_Exercise aim_
Go through the data below. List every line that holds the word "vias".

[Saved data entries]
※ ※ ※
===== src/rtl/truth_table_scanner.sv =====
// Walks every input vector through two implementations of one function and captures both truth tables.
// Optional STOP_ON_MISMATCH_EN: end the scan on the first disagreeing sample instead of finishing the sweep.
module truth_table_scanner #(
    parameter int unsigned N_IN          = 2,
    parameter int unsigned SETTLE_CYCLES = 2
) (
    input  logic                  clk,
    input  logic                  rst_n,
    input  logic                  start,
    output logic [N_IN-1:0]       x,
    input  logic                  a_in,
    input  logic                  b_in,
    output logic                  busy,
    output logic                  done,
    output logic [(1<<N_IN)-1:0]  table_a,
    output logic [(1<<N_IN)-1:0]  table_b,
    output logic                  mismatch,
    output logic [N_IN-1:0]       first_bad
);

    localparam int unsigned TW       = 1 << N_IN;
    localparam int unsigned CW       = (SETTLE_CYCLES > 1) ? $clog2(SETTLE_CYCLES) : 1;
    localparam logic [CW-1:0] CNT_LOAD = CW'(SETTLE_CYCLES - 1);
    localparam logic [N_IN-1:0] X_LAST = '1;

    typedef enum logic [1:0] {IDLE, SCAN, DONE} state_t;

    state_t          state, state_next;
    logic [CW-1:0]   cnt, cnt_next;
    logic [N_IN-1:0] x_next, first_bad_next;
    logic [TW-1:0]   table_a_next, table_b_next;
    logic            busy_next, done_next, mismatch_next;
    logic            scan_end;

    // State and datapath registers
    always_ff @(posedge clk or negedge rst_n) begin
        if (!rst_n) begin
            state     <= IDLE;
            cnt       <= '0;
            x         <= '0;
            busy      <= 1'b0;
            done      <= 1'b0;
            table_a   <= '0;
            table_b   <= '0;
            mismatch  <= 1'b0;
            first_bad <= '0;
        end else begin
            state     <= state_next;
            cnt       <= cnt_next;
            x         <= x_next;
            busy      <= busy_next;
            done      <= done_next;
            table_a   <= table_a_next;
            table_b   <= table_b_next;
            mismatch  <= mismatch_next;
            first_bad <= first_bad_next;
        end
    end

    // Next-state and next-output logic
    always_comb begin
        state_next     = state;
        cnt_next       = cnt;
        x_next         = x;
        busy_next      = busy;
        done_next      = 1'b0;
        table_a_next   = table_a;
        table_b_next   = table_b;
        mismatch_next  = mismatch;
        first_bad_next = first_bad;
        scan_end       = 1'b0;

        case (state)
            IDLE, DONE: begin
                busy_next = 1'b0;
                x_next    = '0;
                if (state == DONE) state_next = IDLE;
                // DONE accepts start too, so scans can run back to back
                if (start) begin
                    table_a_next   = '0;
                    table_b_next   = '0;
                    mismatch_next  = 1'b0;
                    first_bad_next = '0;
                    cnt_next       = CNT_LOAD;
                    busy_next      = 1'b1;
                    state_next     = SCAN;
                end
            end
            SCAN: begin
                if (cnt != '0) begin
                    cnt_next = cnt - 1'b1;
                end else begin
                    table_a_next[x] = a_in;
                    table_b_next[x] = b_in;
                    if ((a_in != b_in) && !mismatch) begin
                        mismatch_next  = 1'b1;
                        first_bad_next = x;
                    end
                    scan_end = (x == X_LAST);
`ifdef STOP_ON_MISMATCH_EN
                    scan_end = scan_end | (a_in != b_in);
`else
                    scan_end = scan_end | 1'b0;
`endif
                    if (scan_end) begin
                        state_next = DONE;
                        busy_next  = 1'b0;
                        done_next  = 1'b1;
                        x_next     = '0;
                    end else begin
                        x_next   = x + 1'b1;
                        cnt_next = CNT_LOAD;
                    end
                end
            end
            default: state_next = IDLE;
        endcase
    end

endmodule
※ ※ ※
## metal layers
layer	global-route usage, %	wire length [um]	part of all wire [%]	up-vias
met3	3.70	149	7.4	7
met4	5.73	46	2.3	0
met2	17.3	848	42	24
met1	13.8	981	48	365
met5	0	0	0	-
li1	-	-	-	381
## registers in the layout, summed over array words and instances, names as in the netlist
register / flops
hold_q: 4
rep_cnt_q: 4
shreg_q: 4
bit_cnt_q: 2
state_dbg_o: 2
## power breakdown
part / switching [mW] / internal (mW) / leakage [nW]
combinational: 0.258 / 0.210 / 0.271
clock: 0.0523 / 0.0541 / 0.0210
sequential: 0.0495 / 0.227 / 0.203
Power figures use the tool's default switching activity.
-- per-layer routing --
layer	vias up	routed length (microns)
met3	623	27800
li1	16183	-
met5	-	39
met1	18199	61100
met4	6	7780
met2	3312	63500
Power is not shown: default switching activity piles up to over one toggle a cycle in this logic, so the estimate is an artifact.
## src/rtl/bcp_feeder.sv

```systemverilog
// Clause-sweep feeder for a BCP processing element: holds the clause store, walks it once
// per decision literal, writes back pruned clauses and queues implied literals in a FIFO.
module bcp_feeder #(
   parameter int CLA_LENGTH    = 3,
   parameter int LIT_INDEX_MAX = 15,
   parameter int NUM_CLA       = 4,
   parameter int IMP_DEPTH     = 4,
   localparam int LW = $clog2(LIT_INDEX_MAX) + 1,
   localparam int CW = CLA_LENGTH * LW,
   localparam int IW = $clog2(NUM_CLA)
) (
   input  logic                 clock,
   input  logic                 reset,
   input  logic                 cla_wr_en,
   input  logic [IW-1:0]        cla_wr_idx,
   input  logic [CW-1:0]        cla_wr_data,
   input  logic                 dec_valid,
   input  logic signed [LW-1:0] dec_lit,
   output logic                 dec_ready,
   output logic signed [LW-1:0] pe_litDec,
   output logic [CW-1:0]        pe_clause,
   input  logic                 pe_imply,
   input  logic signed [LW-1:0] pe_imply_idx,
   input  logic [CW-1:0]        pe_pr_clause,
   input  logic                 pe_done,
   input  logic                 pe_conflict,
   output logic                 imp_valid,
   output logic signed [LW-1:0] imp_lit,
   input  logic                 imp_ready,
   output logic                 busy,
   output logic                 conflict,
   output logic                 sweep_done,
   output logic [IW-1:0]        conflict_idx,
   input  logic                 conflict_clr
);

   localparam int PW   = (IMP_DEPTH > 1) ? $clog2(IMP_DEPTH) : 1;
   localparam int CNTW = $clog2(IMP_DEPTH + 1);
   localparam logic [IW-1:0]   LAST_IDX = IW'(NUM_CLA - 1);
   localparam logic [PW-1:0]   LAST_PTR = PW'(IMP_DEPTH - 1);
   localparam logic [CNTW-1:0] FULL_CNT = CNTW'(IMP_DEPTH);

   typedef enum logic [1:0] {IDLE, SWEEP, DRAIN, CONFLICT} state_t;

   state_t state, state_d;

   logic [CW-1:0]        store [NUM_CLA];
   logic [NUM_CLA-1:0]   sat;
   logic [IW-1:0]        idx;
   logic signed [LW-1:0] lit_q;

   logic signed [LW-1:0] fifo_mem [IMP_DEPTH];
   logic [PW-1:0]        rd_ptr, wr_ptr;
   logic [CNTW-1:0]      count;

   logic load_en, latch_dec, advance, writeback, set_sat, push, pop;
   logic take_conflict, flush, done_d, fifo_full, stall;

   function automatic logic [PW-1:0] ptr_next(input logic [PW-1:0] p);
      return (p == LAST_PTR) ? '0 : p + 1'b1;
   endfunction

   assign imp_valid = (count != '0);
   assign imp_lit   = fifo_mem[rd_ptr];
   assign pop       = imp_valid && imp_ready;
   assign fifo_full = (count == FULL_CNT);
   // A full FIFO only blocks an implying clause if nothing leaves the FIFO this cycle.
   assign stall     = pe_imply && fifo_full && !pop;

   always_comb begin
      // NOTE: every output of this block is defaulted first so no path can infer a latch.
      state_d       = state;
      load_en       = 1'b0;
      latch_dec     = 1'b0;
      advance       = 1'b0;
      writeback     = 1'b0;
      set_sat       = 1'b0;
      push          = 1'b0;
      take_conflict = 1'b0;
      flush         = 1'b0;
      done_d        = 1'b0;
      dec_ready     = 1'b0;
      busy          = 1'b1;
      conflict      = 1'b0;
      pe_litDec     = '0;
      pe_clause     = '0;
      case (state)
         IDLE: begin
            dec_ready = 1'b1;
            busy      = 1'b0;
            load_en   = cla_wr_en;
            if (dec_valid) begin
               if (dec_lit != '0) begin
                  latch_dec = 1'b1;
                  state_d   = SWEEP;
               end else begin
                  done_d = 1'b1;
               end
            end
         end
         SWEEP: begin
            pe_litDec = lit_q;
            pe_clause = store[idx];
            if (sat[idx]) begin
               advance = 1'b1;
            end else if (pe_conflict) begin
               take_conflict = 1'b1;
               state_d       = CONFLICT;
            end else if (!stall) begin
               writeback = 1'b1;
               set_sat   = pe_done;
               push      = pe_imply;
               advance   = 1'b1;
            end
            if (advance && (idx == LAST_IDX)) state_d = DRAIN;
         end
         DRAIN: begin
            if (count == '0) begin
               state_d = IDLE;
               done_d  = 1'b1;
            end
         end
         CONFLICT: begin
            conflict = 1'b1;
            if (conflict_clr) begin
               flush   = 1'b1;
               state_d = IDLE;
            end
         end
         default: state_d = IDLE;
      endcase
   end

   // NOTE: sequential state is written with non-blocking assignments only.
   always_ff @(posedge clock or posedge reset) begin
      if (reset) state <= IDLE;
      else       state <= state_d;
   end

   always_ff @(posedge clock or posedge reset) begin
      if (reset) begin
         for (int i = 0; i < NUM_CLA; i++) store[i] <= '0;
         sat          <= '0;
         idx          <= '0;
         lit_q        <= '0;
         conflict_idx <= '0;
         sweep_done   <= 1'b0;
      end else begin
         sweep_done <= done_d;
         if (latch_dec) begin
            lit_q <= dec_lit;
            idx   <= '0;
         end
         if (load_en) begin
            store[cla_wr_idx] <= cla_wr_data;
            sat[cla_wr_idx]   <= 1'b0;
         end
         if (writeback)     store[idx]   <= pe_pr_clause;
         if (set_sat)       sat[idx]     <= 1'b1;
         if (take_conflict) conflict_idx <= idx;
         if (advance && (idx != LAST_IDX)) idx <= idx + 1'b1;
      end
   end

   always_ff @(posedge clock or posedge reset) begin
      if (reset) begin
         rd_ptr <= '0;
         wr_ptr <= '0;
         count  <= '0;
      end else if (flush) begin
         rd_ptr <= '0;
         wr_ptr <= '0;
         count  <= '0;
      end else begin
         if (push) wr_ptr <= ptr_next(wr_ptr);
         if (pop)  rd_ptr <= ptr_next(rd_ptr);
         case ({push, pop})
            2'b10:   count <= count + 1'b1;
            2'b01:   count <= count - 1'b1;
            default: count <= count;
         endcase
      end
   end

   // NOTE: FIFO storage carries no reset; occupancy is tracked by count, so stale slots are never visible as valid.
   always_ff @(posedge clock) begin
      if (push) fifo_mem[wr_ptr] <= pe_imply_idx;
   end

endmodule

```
※ ※ ※
_Response to the task_
layer	global-route usage, %	wire length [um]	part of all wire [%]	up-vias
layer	vias up	routed length (microns)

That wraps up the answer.